- INSTRUCTIONS FOR THE TASK -
Give back each line of the material that contains the word "register".
-------------------------
===== src/pfe_pkg.sv =====
// ----------------------------------------------------------------------------
// pfe_pkg
// Shared constants, codes and control structs of the postfix evaluator.
// ----------------------------------------------------------------------------
`default_nettype none

package pfe_pkg;

   localparam int STACK_DEPTH = 64;
   localparam int ADDR_W      = $clog2(STACK_DEPTH);
   localparam int CNT_W       = $clog2(STACK_DEPTH + 1);
   localparam int DATA_W      = 16;
   localparam int FUNC_W      = 3;
   localparam int STAT_W      = 3;
   localparam int DIV_CNT_W   = $clog2(DATA_W);

   localparam logic [FUNC_W-1:0] FN_PUSH = 3'd0;
   localparam logic [FUNC_W-1:0] FN_NEG  = 3'd1;
   localparam logic [FUNC_W-1:0] FN_ADD  = 3'd2;
   localparam logic [FUNC_W-1:0] FN_SUB  = 3'd3;
   localparam logic [FUNC_W-1:0] FN_MUL  = 3'd4;
   localparam logic [FUNC_W-1:0] FN_DIV  = 3'd5;
   localparam logic [FUNC_W-1:0] FN_END  = 3'd6;

   localparam logic [STAT_W-1:0] ST_OK       = 3'd0;
   localparam logic [STAT_W-1:0] ST_UNDERFLOW = 3'd1;
   localparam logic [STAT_W-1:0] ST_OVERFLOW = 3'd2;
   localparam logic [STAT_W-1:0] ST_DIVZERO  = 3'd3;
   localparam logic [STAT_W-1:0] ST_LEFTOVER = 3'd4;

   typedef struct packed {
      logic acc;
      logic push;
      logic rd_top;
      logic neg_wb;
      logic rd_sec;
      logic alu_wb;
      logic div_start;
      logic div_zero;
      logic div_wb;
      logic rd_bot;
      logic emit;
      logic err_under;
      logic err_over;
   } cmd_type;

   typedef struct packed {
      logic empty;
      logic lt2;
      logic full;
      logic is_div;
      logic r_zero;
      logic div_done;
      logic rsp_free;
   } sts_type;

endpackage

`default_nettype wire


===== src/pfe_div.sv =====
// ----------------------------------------------------------------------------
// pfe_div
// Iterative signed 16-bit divider, one quotient bit per cycle, truncating.
// ----------------------------------------------------------------------------
`default_nettype none

module pfe_div (
   input  wire logic                          clock,
   input  wire logic                          reset,
   input  wire logic                          start,
   input  wire logic [pfe_pkg::DATA_W-1:0]    dividend,
   input  wire logic [pfe_pkg::DATA_W-1:0]    divisor,
   output logic                               done,
   output logic [pfe_pkg::DATA_W-1:0]         quotient
);

   logic                           busy_ff, busy_in;
   logic                           done_ff, done_in;
   logic [pfe_pkg::DIV_CNT_W-1:0]  cnt_ff, cnt_in;
   logic [pfe_pkg::DATA_W:0]       rem_ff, rem_in;
   logic [pfe_pkg::DATA_W-1:0]     quo_ff, quo_in;
   logic [pfe_pkg::DATA_W-1:0]     dvs_ff, dvs_in;
   logic                           neg_ff, neg_in;
   logic [pfe_pkg::DATA_W:0]       rem_sh;
   logic [pfe_pkg::DATA_W:0]       diff;

   always_comb begin
      rem_sh  = {rem_ff[pfe_pkg::DATA_W-1:0], quo_ff[pfe_pkg::DATA_W-1]};
      diff    = rem_sh - {1'b0, dvs_ff};
      busy_in = busy_ff;
      done_in = 1'b0;
      cnt_in  = cnt_ff;
      rem_in  = rem_ff;
      quo_in  = quo_ff;
      dvs_in  = dvs_ff;
      neg_in  = neg_ff;
      if (start) begin
         busy_in = 1'b1;
         cnt_in  = pfe_pkg::DIV_CNT_W'(pfe_pkg::DATA_W - 1);
         rem_in  = '0;
         quo_in  = dividend[pfe_pkg::DATA_W-1] ? (~dividend + 1'b1) : dividend;
         dvs_in  = divisor[pfe_pkg::DATA_W-1] ? (~divisor + 1'b1) : divisor;
         neg_in  = dividend[pfe_pkg::DATA_W-1] ^ divisor[pfe_pkg::DATA_W-1];
      end else if (busy_ff) begin
         if (!diff[pfe_pkg::DATA_W]) begin
            rem_in = diff;
            quo_in = {quo_ff[pfe_pkg::DATA_W-2:0], 1'b1};
         end else begin
            rem_in = rem_sh;
            quo_in = {quo_ff[pfe_pkg::DATA_W-2:0], 1'b0};
         end
         cnt_in = cnt_ff - 1'b1;
         if (cnt_ff == '0) begin
            busy_in = 1'b0;
            done_in = 1'b1;
         end
      end
   end

   always_ff @(posedge clock) begin
      if (reset) begin
         busy_ff <= 1'b0;
         done_ff <= 1'b0;
      end else begin
         busy_ff <= busy_in;
         done_ff <= done_in;
      end
      cnt_ff <= cnt_in;
      rem_ff <= rem_in;
      quo_ff <= quo_in;
      dvs_ff <= dvs_in;
      neg_ff <= neg_in;
   end

   assign done     = done_ff;
   assign quotient = neg_ff ? (~quo_ff + 1'b1) : quo_ff;

endmodule

`default_nettype wire


===== src/pfe_dpath.sv =====
// ----------------------------------------------------------------------------
// pfe_dpath
// Operand stack memory, count and sticky error, ALU, divider, result register.
// ----------------------------------------------------------------------------
`default_nettype none

module pfe_dpath (
   input  wire logic                          clock,
   input  wire logic                          reset,
   input  wire pfe_pkg::cmd_type              cmd,
   output pfe_pkg::sts_type                   sts,
   input  wire logic [pfe_pkg::FUNC_W-1:0]    func,
   input  wire logic [pfe_pkg::DATA_W-1:0]    operand_value,
   output logic                               rsp_valid,
   input  wire logic                          rsp_ready,
   output logic [pfe_pkg::DATA_W-1:0]         result_value,
   output logic [pfe_pkg::STAT_W-1:0]         status
);

   logic [pfe_pkg::DATA_W-1:0]     mem [pfe_pkg::STACK_DEPTH];
   logic [pfe_pkg::DATA_W-1:0]     rd_data_ff;
   logic [pfe_pkg::CNT_W-1:0]      count_ff, count_in;
   logic [pfe_pkg::STAT_W-1:0]     err_ff, err_in;
   logic [pfe_pkg::FUNC_W-1:0]     func_ff;
   logic [pfe_pkg::DATA_W-1:0]     opr_ff;
   logic                           rsp_valid_ff, rsp_valid_in;
   logic [pfe_pkg::DATA_W-1:0]     rsp_value_ff;
   logic [pfe_pkg::STAT_W-1:0]     rsp_status_ff;
   logic [pfe_pkg::CNT_W-1:0]      cnt_m1, cnt_m2;
   logic                           wr_en, rd_en;
   logic [pfe_pkg::ADDR_W-1:0]     wr_addr, rd_addr;
   logic [pfe_pkg::DATA_W-1:0]     wr_data;
   logic [2*pfe_pkg::DATA_W-1:0]   prod;
   logic [pfe_pkg::DATA_W-1:0]     alu_res;
   logic [pfe_pkg::STAT_W-1:0]     end_status;
   logic                           div_done;
   logic [pfe_pkg::DATA_W-1:0]     div_quo;

   pfe_div u_div (
      .clock    (clock),
      .reset    (reset),
      .start    (cmd.div_start),
      .dividend (rd_data_ff),
      .divisor  (opr_ff),
      .done     (div_done),
      .quotient (div_quo)
   );

   always_comb begin
      cnt_m1 = count_ff - 1'b1;
      cnt_m2 = count_ff - 2'd2;
      prod   = rd_data_ff * opr_ff;
      case (func_ff)
         pfe_pkg::FN_ADD: alu_res = rd_data_ff + opr_ff;
         pfe_pkg::FN_SUB: alu_res = rd_data_ff - opr_ff;
         default:         alu_res = prod[pfe_pkg::DATA_W-1:0];
      endcase

      wr_en   = cmd.push | cmd.neg_wb | cmd.alu_wb | cmd.div_zero | cmd.div_wb;
      wr_addr = cnt_m2[pfe_pkg::ADDR_W-1:0];
      wr_data = '0;
      if (cmd.push) begin
         wr_addr = count_ff[pfe_pkg::ADDR_W-1:0];
         wr_data = operand_value;
      end else if (cmd.neg_wb) begin
         wr_addr = cnt_m1[pfe_pkg::ADDR_W-1:0];
         wr_data = ~rd_data_ff + 1'b1;
      end else if (cmd.alu_wb) begin
         wr_data = alu_res;
      end else if (cmd.div_wb) begin
         wr_data = div_quo;
      end

      rd_en   = cmd.rd_top | cmd.rd_sec | cmd.rd_bot;
      rd_addr = '0;
      if (cmd.rd_top) begin
         rd_addr = cnt_m1[pfe_pkg::ADDR_W-1:0];
      end else if (cmd.rd_sec) begin
         rd_addr = cnt_m2[pfe_pkg::ADDR_W-1:0];
      end

      count_in = count_ff;
      if (cmd.push) begin
         count_in = count_ff + 1'b1;
      end else if (cmd.alu_wb || cmd.div_zero || cmd.div_wb) begin
         count_in = cnt_m1;
      end else if (cmd.emit) begin
         count_in = '0;
      end

      err_in = err_ff;
      if (cmd.emit) begin
         err_in = pfe_pkg::ST_OK;
      end else if (err_ff == pfe_pkg::ST_OK) begin
         if (cmd.err_under) begin
            err_in = pfe_pkg::ST_UNDERFLOW;
         end else if (cmd.err_over) begin
            err_in = pfe_pkg::ST_OVERFLOW;
         end else if (cmd.div_zero) begin
            err_in = pfe_pkg::ST_DIVZERO;
         end
      end

      if (err_ff != pfe_pkg::ST_OK) begin
         end_status = err_ff;
      end else if (count_ff != pfe_pkg::CNT_W'(1)) begin
         end_status = pfe_pkg::ST_LEFTOVER;
      end else begin
         end_status = pfe_pkg::ST_OK;
      end

      rsp_valid_in = rsp_valid_ff;
      if (cmd.emit) begin
         rsp_valid_in = 1'b1;
      end else if (rsp_ready) begin
         rsp_valid_in = 1'b0;
      end
   end

   always_ff @(posedge clock) begin
      if (wr_en) begin
         mem[wr_addr] <= wr_data;
      end
      if (rd_en) begin
         rd_data_ff <= mem[rd_addr];
      end
   end

   always_ff @(posedge clock) begin
      if (reset) begin
         count_ff     <= '0;
         err_ff       <= pfe_pkg::ST_OK;
         rsp_valid_ff <= 1'b0;
      end else begin
         count_ff     <= count_in;
         err_ff       <= err_in;
         rsp_valid_ff <= rsp_valid_in;
      end
      if (cmd.acc) begin
         func_ff <= func;
      end
      if (cmd.rd_sec) begin
         opr_ff <= rd_data_ff;
      end
      if (cmd.emit) begin
         rsp_status_ff <= end_status;
         rsp_value_ff  <= (end_status == pfe_pkg::ST_OK) ? rd_data_ff : '0;
      end
   end

   always_comb begin
      sts.empty    = (count_ff == '0);
      sts.lt2      = (count_ff < pfe_pkg::CNT_W'(2));
      sts.full     = (count_ff == pfe_pkg::CNT_W'(pfe_pkg::STACK_DEPTH));
      sts.is_div   = (func_ff == pfe_pkg::FN_DIV);
      sts.r_zero   = (opr_ff == '0);
      sts.div_done = div_done;
      sts.rsp_free = !rsp_valid_ff || rsp_ready;
   end

   assign rsp_valid    = rsp_valid_ff;
   assign result_value = rsp_value_ff;
   assign status       = rsp_status_ff;

   a_count_bound: assert property (@(posedge clock) disable iff (reset)
      count_ff <= pfe_pkg::CNT_W'(pfe_pkg::STACK_DEPTH))
      else $error("stack count beyond depth");

   a_div_nonzero: assert property (@(posedge clock) disable iff (reset)
      cmd.div_start |-> !sts.r_zero)
      else $error("divider started on zero divisor");

   a_end_clears: assert property (@(posedge clock) disable iff (reset)
      cmd.emit |=> (count_ff == '0) && (err_ff == pfe_pkg::ST_OK) && rsp_valid_ff)
      else $error("end item did not clear state");

   a_err_value: assert property (@(posedge clock) disable iff (reset)
      rsp_valid_ff && (rsp_status_ff != pfe_pkg::ST_OK) |-> (rsp_value_ff == '0))
      else $error("nonzero value with error status");

   a_push_room: assert property (@(posedge clock) disable iff (reset)
      cmd.push |-> !sts.full)
      else $error("push on full stack");

endmodule

`default_nettype wire


===== src/pfe_ctrl.sv =====
// ----------------------------------------------------------------------------
// pfe_ctrl
// Token sequencer: accepts items and steps the datapath through each token.
// ----------------------------------------------------------------------------
`default_nettype none

module pfe_ctrl (
   input  wire logic                          clock,
   input  wire logic                          reset,
   input  wire logic                          req_valid,
   output logic                               req_ready,
   input  wire logic [pfe_pkg::FUNC_W-1:0]    func,
   input  wire pfe_pkg::sts_type              sts,
   output pfe_pkg::cmd_type                   cmd
);

   localparam logic [2:0] S_IDLE = 3'd0;
   localparam logic [2:0] S_NEG  = 3'd1;
   localparam logic [2:0] S_CAPR = 3'd2;
   localparam logic [2:0] S_EXEC = 3'd3;
   localparam logic [2:0] S_DIV  = 3'd4;
   localparam logic [2:0] S_END  = 3'd5;

   logic [2:0] state_ff, state_in;

   always_comb begin
      state_in  = state_ff;
      cmd       = '0;
      req_ready = (state_ff == S_IDLE);
      case (state_ff)
         S_IDLE: begin
            if (req_valid) begin
               cmd.acc = 1'b1;
               case (func)
                  pfe_pkg::FN_PUSH: begin
                     if (sts.full) begin
                        cmd.err_over = 1'b1;
                     end else begin
                        cmd.push = 1'b1;
                     end
                  end
                  pfe_pkg::FN_NEG: begin
                     if (sts.empty) begin
                        cmd.err_under = 1'b1;
                     end else begin
                        cmd.rd_top = 1'b1;
                        state_in   = S_NEG;
                     end
                  end
                  pfe_pkg::FN_ADD, pfe_pkg::FN_SUB, pfe_pkg::FN_MUL, pfe_pkg::FN_DIV: begin
                     if (sts.lt2) begin
                        cmd.err_under = 1'b1;
                     end else begin
                        cmd.rd_top = 1'b1;
                        state_in   = S_CAPR;
                     end
                  end
                  pfe_pkg::FN_END: begin
                     cmd.rd_bot = 1'b1;
                     state_in   = S_END;
                  end
                  default: begin
                  end
               endcase
            end
         end
         S_NEG: begin
            cmd.neg_wb = 1'b1;
            state_in   = S_IDLE;
         end
         S_CAPR: begin
            cmd.rd_sec = 1'b1;
            state_in   = S_EXEC;
         end
         S_EXEC: begin
            if (!sts.is_div) begin
               cmd.alu_wb = 1'b1;
               state_in   = S_IDLE;
            end else if (sts.r_zero) begin
               cmd.div_zero = 1'b1;
               state_in     = S_IDLE;
            end else begin
               cmd.div_start = 1'b1;
               state_in      = S_DIV;
            end
         end
         S_DIV: begin
            if (sts.div_done) begin
               cmd.div_wb = 1'b1;
               state_in   = S_IDLE;
            end
         end
         S_END: begin
            if (sts.rsp_free) begin
               cmd.emit = 1'b1;
               state_in = S_IDLE;
            end
         end
         default: begin
            state_in = S_IDLE;
         end
      endcase
   end

   always_ff @(posedge clock) begin
      if (reset) begin
         state_ff <= S_IDLE;
      end else begin
         state_ff <= state_in;
      end
   end

endmodule

`default_nettype wire


===== src/postfix_int16_evaluator_top.sv =====
// ----------------------------------------------------------------------------
// postfix_int16_evaluator_top
// Postfix token evaluator with a 64-entry operand stack and 16-bit wrapping
// arithmetic; the end token returns the value and a status.
// Push completes on acceptance; negate reads and rewrites the top; add, sub
// and mul read both operands, then write back; divide runs the iterative
// divider unless the divisor is zero; end's result waits for an earlier one.
// One token is in work at a time; the result register lets the next token
// be taken while a result waits. Synchronous reset empties the stack and
// clears the error and the result valid flag; stack memory is not cleared.
// ----------------------------------------------------------------------------
`default_nettype none

module postfix_int16_evaluator_top (
   input  wire logic        clock,
   input  wire logic        reset,
   input  wire logic        req_tvalid,
   output logic             req_tready,
   input  wire logic [15:0] req_tdata,   // [15:0] operand_value
   input  wire logic [2:0]  req_tuser,   // [2:0] func
   output logic             rsp_tvalid,
   input  wire logic        rsp_tready,
   output logic [23:0]      rsp_tdata    // [15:0] result_value, [18:16] status
);

   pfe_pkg::cmd_type                cmd;
   pfe_pkg::sts_type                sts;
   logic [pfe_pkg::DATA_W-1:0]      result_value;
   logic [pfe_pkg::STAT_W-1:0]      status;

   pfe_ctrl u_ctrl (
      .clock     (clock),
      .reset     (reset),
      .req_valid (req_tvalid),
      .req_ready (req_tready),
      .func      (req_tuser),
      .sts       (sts),
      .cmd       (cmd)
   );

   pfe_dpath u_dpath (
      .clock         (clock),
      .reset         (reset),
      .cmd           (cmd),
      .sts           (sts),
      .func          (req_tuser),
      .operand_value (req_tdata),
      .rsp_valid     (rsp_tvalid),
      .rsp_ready     (rsp_tready),
      .result_value  (result_value),
      .status        (status)
   );

   assign rsp_tdata = {5'b0, status, result_value};

endmodule

`default_nettype wire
-------------------------
- TASK SOLUTION -
// Operand stack memory, count and sticky error, ALU, divider, result register.
// One token is in work at a time; the result register lets the next token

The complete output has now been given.